*** Opening of Stored data ***
**config.mk**
```make
export PLATFORM = sky130hd
export DESIGN_NAME = tkst_out_queue
export DESIGN_NICKNAME = d
export VERILOG_FILES = /design/src/hw/rtl/tkst_pkg.sv /design/src/hw/rtl/tkst_out_queue.sv
export SDC_FILE = /design/constraint.sdc
export NUM_CORES = 1
export LEC_CHECK = 0
export BUFFER_PORTS_ARGS = -buffer_cell sky130_fd_sc_hd__buf_2
export CAP_MARGIN = 20
export CELL_PAD_IN_SITES_DETAIL_PLACEMENT = 1
export CELL_PAD_IN_SITES_GLOBAL_PLACEMENT = 1
export CORE_MARGIN = 1
export CORE_UTILIZATION = 44
export DETAILED_ROUTE_END_ITERATION = 8
export PLACE_DENSITY_LB_ADDON = 0.15
export SYNTH_ARGS = -nofsm -noshare
export SYNTH_HDL_FRONTEND = slang
export SYNTH_SLANG_ARGS = --single-unit
```
**constraint.sdc**
```tcl
create_clock -name clock -period 6.13 [get_ports clock]
set_input_delay 0.613 -clock clock [delete_from_list [all_inputs] [get_ports clock]]
set_output_delay 0.613 -clock clock [all_outputs]
set_load 0.02 [all_outputs]
```
**src/hw/rtl/tkst_pkg.sv**
```systemverilog
// ----------------------------------------------------------------------------
// tkst_pkg - shared types and constants of the top-k score table
// Field widths, the neighbor link between cells and the result word layout.
// ----------------------------------------------------------------------------
package tkst_pkg;

   localparam int NAME_W  = 24;
   localparam int SCORE_W = 32;
   localparam int POS_W   = 7;
   localparam int COUNT_W = 8;

   // request kinds carried on req_tuser
   localparam logic MODE_INSERT = 1'b0;
   localparam logic MODE_READ   = 1'b1;

   // what one cell hands to the next one down the chain
   typedef struct packed {
      logic               ge;     // occupied and score >= incoming score
      logic [NAME_W-1:0]  name;
      logic [SCORE_W-1:0] score;
   } tkst_link_type;

   // result word, last field in the lowest bits
   typedef struct packed {
      logic [5:0]         pad;
      logic [SCORE_W-1:0] lowest_score;
      logic [COUNT_W-1:0] entry_count;
      logic               insert_kept;
      logic               entry_valid;
      logic [SCORE_W-1:0] entry_score;
      logic [NAME_W-1:0]  entry_name;
   } tkst_result_type;

   typedef enum logic {
      ST_IDLE,
      ST_PICK
   } tkst_state_type;

endpackage

```
**src/hw/rtl/tkst_out_queue.sv**
```systemverilog
// ----------------------------------------------------------------------------
// tkst_out_queue - two-word result queue
// Lets the table take the next request while a result waits downstream.
// ----------------------------------------------------------------------------
module tkst_out_queue (
   input  logic                      clock,
   input  logic                      reset,
   input  logic                      push,
   input  tkst_pkg::tkst_result_type push_data,
   input  logic                      pop,
   output logic                      out_valid,
   output tkst_pkg::tkst_result_type out_data,
   output logic                      full
);
   import tkst_pkg::*;

   tkst_result_type slot_ff [2];
   logic            wr_ptr_ff, wr_ptr_in;
   logic            rd_ptr_ff, rd_ptr_in;
   logic [1:0]      fill_ff, fill_in;

   assign out_valid = (fill_ff != 2'd0);
   assign full      = (fill_ff == 2'd2);
   assign out_data  = slot_ff[rd_ptr_ff];

   // advance pointers and fill level
   always_comb begin
      wr_ptr_in = push ? ~wr_ptr_ff : wr_ptr_ff;
      rd_ptr_in = pop ? ~rd_ptr_ff : rd_ptr_ff;
      fill_in   = fill_ff;
      if (push && !pop) begin
         fill_in = fill_ff + 2'd1;
      end else if (pop && !push) begin
         fill_in = fill_ff - 2'd1;
      end
   end

   always_ff @(posedge clock) begin
      if (reset) begin
         wr_ptr_ff <= 1'b0;
         rd_ptr_ff <= 1'b0;
         fill_ff   <= 2'd0;
      end else begin
         wr_ptr_ff <= wr_ptr_in;
         rd_ptr_ff <= rd_ptr_in;
         fill_ff   <= fill_in;
      end
   end

   // store the pushed word
   always_ff @(posedge clock) begin
      if (push) begin
         slot_ff[wr_ptr_ff] <= push_data;
      end
   end

endmodule

```
==> results by group, run 1 <==
Run status
  – Status: complete, no violations

Route
  – Average wire per standard cell: 18.6 µm
  – Drt total wl: 15.2 mm
  – Via count: 3930
  – DR pass1 iterations: 5
  – Via/cell ratio: 4.80
  – DRC: 0
  – Final ANT Viol Nets: 0
  – Drt initial violations: 178

Setup path
  – Maximum net fanout on the critical path: 65
  – Startpoint types: flop
  – Largest stage delay, worst path: 1.00 ns
  – Worst Path Required: 5.52 ns
  – Buf/Inv on CP: 2
  – Critical path data arrival time: 2.84 ns
  – CP max-delay cell: dfxtp_4
  – CP Cell Sequence: buf_4 -> mux2_2 -> buf_2
  – Crit end category: primary output
  – WS Path Type: reg -> out
  – CP delay by family, top: flip-flops
  – Levels on crit path: 3
  – Reg2reg path depth: 2

Place
  – GPL Wtd Cong: 0.706
  – Post-DP HPWL: 9.96 mm
  – PortBufs: 213

Logic synthesis
  – Xor/xnor share of the synthesized area: 0.00440
  – Post-synthesis mux area share: 0.175
  – Net Count, Synth: 455
  – Combinational family with the most area after synthesis: multiplexers
  – Synth Area in Simple Gates: 0.00581
  – Register area share after synthesis: 0.797
  – Library cells used by synthesis: 18
  – Mapped Cells: 346
  – Avg Inst Size Synth: 23.0 µm²
  – Seq cells post-synth: 213
  – Synth warnings: 0
  – Post-Synth Adder-Cell Area: 0.00157
  – Compound-gate portion of the synthesized area: 0.00126
  – Area of the mapped netlist: 7960 µm²

Die
  – DIE AREA: 18600 µm²
  – Die width: 137 µm
  – Initial Utilization: 0.456
  – Standard-cell rows: 48
  – Io pins: 214
  – CORE AREA: 17500 µm²
  – Die H: 137 µm

Timing
  – Total Neg Setup Slack: 0 ns
  – Setup-failing EPs final: 0
  – Crit share post-route: 0.563
  – Least-Margin Pin Slew: 1.02 ns
  – Achievable frequency: 0.290 GHz
  – Worst clock skew: 0.00867 ns
  – Final hold vios: 0
  – RSZ-0062 raised after global routing: no
  – Slew Limit Fails: 0
  – Slew Limit Headroom: 0.322
  – Fin crit period: 3.45 ns

GRT
  – GRT overflow: 0
  – Met3 GRT Util: 0.0437
  – Routing usage on met2: 0.287
  – Largest net degree at the start of global routing: 84
  – Vias in the first global route: 4267
  – GR peak layer: met2
  – First-pass GRT wire length: 22.5 mm
  – Met1 usage: 0.188
  – Initial antenna violation count: 0
  – Total Routing Usage GR: 0.160

Worst hold path
  – Hold Path Stages: 1
  – HP Class: in -> reg

Layout
  – Layout Nets: 685
  – Area grow syn2layout: 26.0%
  – Fill cells: 1619
  – Core Util, Final: 0.574
  – Layout cell share with drive strength beyond 1: 0.610

Clock tree
  – Clk_lat worst skew: 0.49 ns
  – CTS resizes: 0
  – CTS Buf Count: 23
  – Hold buffer count at CTS: 0
  – Clock Path Buffers: 3
  – CTS clk-pin slew, worst paths: 0.06 ns
  – CTS tree: built
  – Clock Sinks: 213
  – CTS root buf: clkbuf_16
  – Htree depth: 1
  – Postcts setup bufs: 0

Pwr
  – Pleak: 3.92 nW
  – Sw frac: 0.224
  – PwrDens: 353 nW/µm²
  – Clock share of power: 0.389
  – Sequential share of power: 0.492
  – P_int: 2.75 mW
  – VDD IR max: 337 µV
  – Logic pwr share: 0.119
  – Sw Pwr: 795 µW

Run
  – Max Cap Viol: 0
*** Close of Stored data ***
Task statement –
Write down exactly the span of lines above from the one containing "pass1 iterations: 5" to the one containing "violation count: 0", both ends included.

Solution –
  – DR pass1 iterations: 5
  – Via/cell ratio: 4.80
  – DRC: 0
  – Final ANT Viol Nets: 0
  – Drt initial violations: 178

Setup path
  – Maximum net fanout on the critical path: 65
  – Startpoint types: flop
  – Largest stage delay, worst path: 1.00 ns
  – Worst Path Required: 5.52 ns
  – Buf/Inv on CP: 2
  – Critical path data arrival time: 2.84 ns
  – CP max-delay cell: dfxtp_4
  – CP Cell Sequence: buf_4 -> mux2_2 -> buf_2
  – Crit end category: primary output
  – WS Path Type: reg -> out
  – CP delay by family, top: flip-flops
  – Levels on crit path: 3
  – Reg2reg path depth: 2

Place
  – GPL Wtd Cong: 0.706
  – Post-DP HPWL: 9.96 mm
  – PortBufs: 213

Logic synthesis
  – Xor/xnor share of the synthesized area: 0.00440
  – Post-synthesis mux area share: 0.175
  – Net Count, Synth: 455
  – Combinational family with the most area after synthesis: multiplexers
  – Synth Area in Simple Gates: 0.00581
  – Register area share after synthesis: 0.797
  – Library cells used by synthesis: 18
  – Mapped Cells: 346
  – Avg Inst Size Synth: 23.0 µm²
  – Seq cells post-synth: 213
  – Synth warnings: 0
  – Post-Synth Adder-Cell Area: 0.00157
  – Compound-gate portion of the synthesized area: 0.00126
  – Area of the mapped netlist: 7960 µm²

Die
  – DIE AREA: 18600 µm²
  – Die width: 137 µm
  – Initial Utilization: 0.456
  – Standard-cell rows: 48
  – Io pins: 214
  – CORE AREA: 17500 µm²
  – Die H: 137 µm

Timing
  – Total Neg Setup Slack: 0 ns
  – Setup-failing EPs final: 0
  – Crit share post-route: 0.563
  – Least-Margin Pin Slew: 1.02 ns
  – Achievable frequency: 0.290 GHz
  – Worst clock skew: 0.00867 ns
  – Final hold vios: 0
  – RSZ-0062 raised after global routing: no
  – Slew Limit Fails: 0
  – Slew Limit Headroom: 0.322
  – Fin crit period: 3.45 ns

GRT
  – GRT overflow: 0
  – Met3 GRT Util: 0.0437
  – Routing usage on met2: 0.287
  – Largest net degree at the start of global routing: 84
  – Vias in the first global route: 4267
  – GR peak layer: met2
  – First-pass GRT wire length: 22.5 mm
  – Met1 usage: 0.188
  – Initial antenna violation count: 0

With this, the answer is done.